* PROBLEM TO WORK ON
Would you reproduce every line of the material exactly?

* RECORDS FOR THE EXERCISE
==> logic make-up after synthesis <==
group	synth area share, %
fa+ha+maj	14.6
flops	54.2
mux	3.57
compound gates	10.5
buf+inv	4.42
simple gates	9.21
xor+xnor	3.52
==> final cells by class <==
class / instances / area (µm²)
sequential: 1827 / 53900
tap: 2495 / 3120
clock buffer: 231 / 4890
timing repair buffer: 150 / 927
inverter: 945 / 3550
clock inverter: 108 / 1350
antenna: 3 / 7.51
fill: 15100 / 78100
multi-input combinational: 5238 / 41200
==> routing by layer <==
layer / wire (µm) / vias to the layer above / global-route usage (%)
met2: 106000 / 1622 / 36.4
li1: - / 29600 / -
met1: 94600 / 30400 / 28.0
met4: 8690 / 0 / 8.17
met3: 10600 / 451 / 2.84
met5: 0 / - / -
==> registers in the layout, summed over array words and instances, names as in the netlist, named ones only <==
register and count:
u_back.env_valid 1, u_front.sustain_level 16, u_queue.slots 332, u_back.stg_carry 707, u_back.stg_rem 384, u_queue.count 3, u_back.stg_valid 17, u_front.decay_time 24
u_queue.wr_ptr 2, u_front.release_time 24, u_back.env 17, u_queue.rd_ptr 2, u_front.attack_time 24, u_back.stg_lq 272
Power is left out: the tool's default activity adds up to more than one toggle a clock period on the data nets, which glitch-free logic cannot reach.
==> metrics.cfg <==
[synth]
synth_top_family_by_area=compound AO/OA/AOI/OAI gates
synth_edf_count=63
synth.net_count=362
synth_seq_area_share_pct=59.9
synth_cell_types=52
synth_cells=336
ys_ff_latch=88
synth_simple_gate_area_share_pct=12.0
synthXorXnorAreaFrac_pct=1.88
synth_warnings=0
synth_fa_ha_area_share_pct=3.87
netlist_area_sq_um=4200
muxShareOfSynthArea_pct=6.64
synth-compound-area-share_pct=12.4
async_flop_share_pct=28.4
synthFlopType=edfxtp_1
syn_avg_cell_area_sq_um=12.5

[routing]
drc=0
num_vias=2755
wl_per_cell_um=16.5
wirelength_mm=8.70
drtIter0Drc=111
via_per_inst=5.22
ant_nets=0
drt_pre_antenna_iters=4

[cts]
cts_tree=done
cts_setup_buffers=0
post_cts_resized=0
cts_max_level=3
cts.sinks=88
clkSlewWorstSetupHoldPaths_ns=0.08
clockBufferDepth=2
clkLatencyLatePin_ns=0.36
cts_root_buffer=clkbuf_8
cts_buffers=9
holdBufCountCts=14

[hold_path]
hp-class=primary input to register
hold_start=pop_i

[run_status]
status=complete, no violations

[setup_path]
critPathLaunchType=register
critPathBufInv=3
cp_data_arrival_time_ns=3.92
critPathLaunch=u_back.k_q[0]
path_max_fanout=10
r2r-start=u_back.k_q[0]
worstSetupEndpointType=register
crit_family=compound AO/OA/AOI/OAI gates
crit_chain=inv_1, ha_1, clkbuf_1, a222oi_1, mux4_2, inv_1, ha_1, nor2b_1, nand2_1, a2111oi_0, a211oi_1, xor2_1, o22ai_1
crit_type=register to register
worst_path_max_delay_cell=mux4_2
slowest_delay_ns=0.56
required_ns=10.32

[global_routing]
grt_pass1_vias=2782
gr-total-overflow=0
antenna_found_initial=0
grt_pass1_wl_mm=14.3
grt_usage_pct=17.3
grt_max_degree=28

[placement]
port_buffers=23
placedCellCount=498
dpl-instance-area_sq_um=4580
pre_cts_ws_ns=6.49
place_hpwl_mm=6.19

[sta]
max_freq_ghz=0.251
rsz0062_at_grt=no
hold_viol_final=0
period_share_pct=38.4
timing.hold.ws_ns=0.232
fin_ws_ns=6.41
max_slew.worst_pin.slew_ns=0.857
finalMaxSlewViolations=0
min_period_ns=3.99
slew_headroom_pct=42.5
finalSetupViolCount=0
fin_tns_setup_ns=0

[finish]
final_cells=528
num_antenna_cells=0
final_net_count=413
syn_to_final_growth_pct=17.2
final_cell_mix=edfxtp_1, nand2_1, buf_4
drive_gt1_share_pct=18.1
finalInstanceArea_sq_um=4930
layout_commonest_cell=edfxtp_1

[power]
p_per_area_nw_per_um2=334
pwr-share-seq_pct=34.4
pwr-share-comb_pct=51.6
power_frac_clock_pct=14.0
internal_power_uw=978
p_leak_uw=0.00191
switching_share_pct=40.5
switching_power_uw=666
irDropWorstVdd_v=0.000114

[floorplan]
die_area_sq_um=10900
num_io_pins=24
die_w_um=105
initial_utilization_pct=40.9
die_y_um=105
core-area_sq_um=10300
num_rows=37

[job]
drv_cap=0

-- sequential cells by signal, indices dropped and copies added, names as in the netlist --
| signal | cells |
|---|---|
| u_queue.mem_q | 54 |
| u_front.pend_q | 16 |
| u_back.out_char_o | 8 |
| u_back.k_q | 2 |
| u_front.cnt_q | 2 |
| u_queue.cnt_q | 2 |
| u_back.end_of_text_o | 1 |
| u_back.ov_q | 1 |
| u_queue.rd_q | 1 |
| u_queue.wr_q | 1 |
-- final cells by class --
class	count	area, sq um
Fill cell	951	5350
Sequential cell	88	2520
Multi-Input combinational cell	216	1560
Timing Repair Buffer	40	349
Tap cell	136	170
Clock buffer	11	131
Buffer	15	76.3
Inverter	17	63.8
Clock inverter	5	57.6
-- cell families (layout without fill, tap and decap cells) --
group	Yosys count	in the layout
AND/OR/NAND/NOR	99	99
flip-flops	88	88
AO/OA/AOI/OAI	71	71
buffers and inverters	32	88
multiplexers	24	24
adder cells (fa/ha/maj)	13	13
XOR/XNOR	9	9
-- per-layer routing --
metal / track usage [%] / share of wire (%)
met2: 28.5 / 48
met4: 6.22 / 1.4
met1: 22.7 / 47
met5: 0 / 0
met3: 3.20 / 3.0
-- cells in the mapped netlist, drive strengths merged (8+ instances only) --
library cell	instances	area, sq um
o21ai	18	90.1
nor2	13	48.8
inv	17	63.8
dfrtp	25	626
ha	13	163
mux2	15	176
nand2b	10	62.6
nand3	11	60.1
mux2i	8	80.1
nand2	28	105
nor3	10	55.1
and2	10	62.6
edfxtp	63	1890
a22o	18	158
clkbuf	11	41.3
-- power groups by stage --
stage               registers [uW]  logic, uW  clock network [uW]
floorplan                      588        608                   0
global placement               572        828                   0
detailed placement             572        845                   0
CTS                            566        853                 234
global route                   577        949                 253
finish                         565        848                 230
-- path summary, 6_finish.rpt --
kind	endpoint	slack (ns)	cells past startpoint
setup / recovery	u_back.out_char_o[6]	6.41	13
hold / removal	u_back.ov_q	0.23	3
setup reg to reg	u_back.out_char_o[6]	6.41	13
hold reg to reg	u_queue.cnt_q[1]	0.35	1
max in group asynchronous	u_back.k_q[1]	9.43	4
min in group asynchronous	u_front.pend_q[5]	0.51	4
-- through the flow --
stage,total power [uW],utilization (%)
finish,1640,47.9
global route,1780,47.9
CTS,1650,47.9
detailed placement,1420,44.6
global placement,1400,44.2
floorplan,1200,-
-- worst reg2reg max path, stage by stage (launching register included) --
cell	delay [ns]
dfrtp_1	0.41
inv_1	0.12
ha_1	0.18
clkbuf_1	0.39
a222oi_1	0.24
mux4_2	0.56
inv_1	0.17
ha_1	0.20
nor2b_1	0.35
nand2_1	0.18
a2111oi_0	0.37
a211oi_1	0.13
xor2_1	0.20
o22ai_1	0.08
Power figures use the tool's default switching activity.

* TASK ANSWER
==> logic make-up after synthesis <==
group	synth area share, %
fa+ha+maj	14.6
flops	54.2
mux	3.57
compound gates	10.5
buf+inv	4.42
simple gates	9.21
xor+xnor	3.52
==> final cells by class <==
class / instances / area (µm²)
sequential: 1827 / 53900
tap: 2495 / 3120
clock buffer: 231 / 4890
timing repair buffer: 150 / 927
inverter: 945 / 3550
clock inverter: 108 / 1350
antenna: 3 / 7.51
fill: 15100 / 78100
multi-input combinational: 5238 / 41200
==> routing by layer <==
layer / wire (µm) / vias to the layer above / global-route usage (%)
met2: 106000 / 1622 / 36.4
li1: - / 29600 / -
met1: 94600 / 30400 / 28.0
met4: 8690 / 0 / 8.17
met3: 10600 / 451 / 2.84
met5: 0 / - / -
==> registers in the layout, summed over array words and instances, names as in the netlist, named ones only <==
register and count:
u_back.env_valid 1, u_front.sustain_level 16, u_queue.slots 332, u_back.stg_carry 707, u_back.stg_rem 384, u_queue.count 3, u_back.stg_valid 17, u_front.decay_time 24
u_queue.wr_ptr 2, u_front.release_time 24, u_back.env 17, u_queue.rd_ptr 2, u_front.attack_time 24, u_back.stg_lq 272
Power is left out: the tool's default activity adds up to more than one toggle a clock period on the data nets, which glitch-free logic cannot reach.
==> metrics.cfg <==
[synth]
synth_top_family_by_area=compound AO/OA/AOI/OAI gates
synth_edf_count=63
synth.net_count=362
synth_seq_area_share_pct=59.9
synth_cell_types=52
synth_cells=336
ys_ff_latch=88
synth_simple_gate_area_share_pct=12.0
synthXorXnorAreaFrac_pct=1.88
synth_warnings=0
synth_fa_ha_area_share_pct=3.87
netlist_area_sq_um=4200
muxShareOfSynthArea_pct=6.64
synth-compound-area-share_pct=12.4
async_flop_share_pct=28.4
synthFlopType=edfxtp_1
syn_avg_cell_area_sq_um=12.5

[routing]
drc=0
num_vias=2755
wl_per_cell_um=16.5
wirelength_mm=8.70
drtIter0Drc=111
via_per_inst=5.22
ant_nets=0
drt_pre_antenna_iters=4

[cts]
cts_tree=done
cts_setup_buffers=0
post_cts_resized=0
cts_max_level=3
cts.sinks=88
clkSlewWorstSetupHoldPaths_ns=0.08
clockBufferDepth=2
clkLatencyLatePin_ns=0.36
cts_root_buffer=clkbuf_8
cts_buffers=9
holdBufCountCts=14

[hold_path]
hp-class=primary input to register
hold_start=pop_i

[run_status]
status=complete, no violations

[setup_path]
critPathLaunchType=register
critPathBufInv=3
cp_data_arrival_time_ns=3.92
critPathLaunch=u_back.k_q[0]
path_max_fanout=10
r2r-start=u_back.k_q[0]
worstSetupEndpointType=register
crit_family=compound AO/OA/AOI/OAI gates
crit_chain=inv_1, ha_1, clkbuf_1, a222oi_1, mux4_2, inv_1, ha_1, nor2b_1, nand2_1, a2111oi_0, a211oi_1, xor2_1, o22ai_1
crit_type=register to register
worst_path_max_delay_cell=mux4_2
slowest_delay_ns=0.56
required_ns=10.32

[global_routing]
grt_pass1_vias=2782
gr-total-overflow=0
antenna_found_initial=0
grt_pass1_wl_mm=14.3
grt_usage_pct=17.3
grt_max_degree=28

[placement]
port_buffers=23
placedCellCount=498
dpl-instance-area_sq_um=4580
pre_cts_ws_ns=6.49
place_hpwl_mm=6.19

[sta]
max_freq_ghz=0.251
rsz0062_at_grt=no
hold_viol_final=0
period_share_pct=38.4
timing.hold.ws_ns=0.232
fin_ws_ns=6.41
max_slew.worst_pin.slew_ns=0.857
finalMaxSlewViolations=0
min_period_ns=3.99
slew_headroom_pct=42.5
finalSetupViolCount=0
fin_tns_setup_ns=0

[finish]
final_cells=528
num_antenna_cells=0
final_net_count=413
syn_to_final_growth_pct=17.2
final_cell_mix=edfxtp_1, nand2_1, buf_4
drive_gt1_share_pct=18.1
finalInstanceArea_sq_um=4930
layout_commonest_cell=edfxtp_1

[power]
p_per_area_nw_per_um2=334
pwr-share-seq_pct=34.4
pwr-share-comb_pct=51.6
power_frac_clock_pct=14.0
internal_power_uw=978
p_leak_uw=0.00191
switching_share_pct=40.5
switching_power_uw=666
irDropWorstVdd_v=0.000114

[floorplan]
die_area_sq_um=10900
num_io_pins=24
die_w_um=105
initial_utilization_pct=40.9
die_y_um=105
core-area_sq_um=10300
num_rows=37

[job]
drv_cap=0

-- sequential cells by signal, indices dropped and copies added, names as in the netlist --
| signal | cells |
|---|---|
| u_queue.mem_q | 54 |
| u_front.pend_q | 16 |
| u_back.out_char_o | 8 |
| u_back.k_q | 2 |
| u_front.cnt_q | 2 |
| u_queue.cnt_q | 2 |
| u_back.end_of_text_o | 1 |
| u_back.ov_q | 1 |
| u_queue.rd_q | 1 |
| u_queue.wr_q | 1 |
-- final cells by class --
class	count	area, sq um
Fill cell	951	5350
Sequential cell	88	2520
Multi-Input combinational cell	216	1560
Timing Repair Buffer	40	349
Tap cell	136	170
Clock buffer	11	131
Buffer	15	76.3
Inverter	17	63.8
Clock inverter	5	57.6
-- cell families (layout without fill, tap and decap cells) --
group	Yosys count	in the layout
AND/OR/NAND/NOR	99	99
flip-flops	88	88
AO/OA/AOI/OAI	71	71
buffers and inverters	32	88
multiplexers	24	24
adder cells (fa/ha/maj)	13	13
XOR/XNOR	9	9
-- per-layer routing --
metal / track usage [%] / share of wire (%)
met2: 28.5 / 48
met4: 6.22 / 1.4
met1: 22.7 / 47
met5: 0 / 0
met3: 3.20 / 3.0
-- cells in the mapped netlist, drive strengths merged (8+ instances only) --
library cell	instances	area, sq um
o21ai	18	90.1
nor2	13	48.8
inv	17	63.8
dfrtp	25	626
ha	13	163
mux2	15	176
nand2b	10	62.6
nand3	11	60.1
mux2i	8	80.1
nand2	28	105
nor3	10	55.1
and2	10	62.6
edfxtp	63	1890
a22o	18	158
clkbuf	11	41.3
-- power groups by stage --
stage               registers [uW]  logic, uW  clock network [uW]
floorplan                      588        608                   0
global placement               572        828                   0
detailed placement             572        845                   0
CTS                            566        853                 234
global route                   577        949                 253
finish                         565        848                 230
-- path summary, 6_finish.rpt --
kind	endpoint	slack (ns)	cells past startpoint
setup / recovery	u_back.out_char_o[6]	6.41	13
hold / removal	u_back.ov_q	0.23	3
setup reg to reg	u_back.out_char_o[6]	6.41	13
hold reg to reg	u_queue.cnt_q[1]	0.35	1
max in group asynchronous	u_back.k_q[1]	9.43	4
min in group asynchronous	u_front.pend_q[5]	0.51	4
-- through the flow --
stage,total power [uW],utilization (%)
finish,1640,47.9
global route,1780,47.9
CTS,1650,47.9
detailed placement,1420,44.6
global placement,1400,44.2
floorplan,1200,-
-- worst reg2reg max path, stage by stage (launching register included) --
cell	delay [ns]
dfrtp_1	0.41
inv_1	0.12
ha_1	0.18
clkbuf_1	0.39
a222oi_1	0.24
mux4_2	0.56
inv_1	0.17
ha_1	0.20
nor2b_1	0.35
nand2_1	0.18
a2111oi_0	0.37
a211oi_1	0.13
xor2_1	0.20
o22ai_1	0.08
Power figures use the tool's default switching activity.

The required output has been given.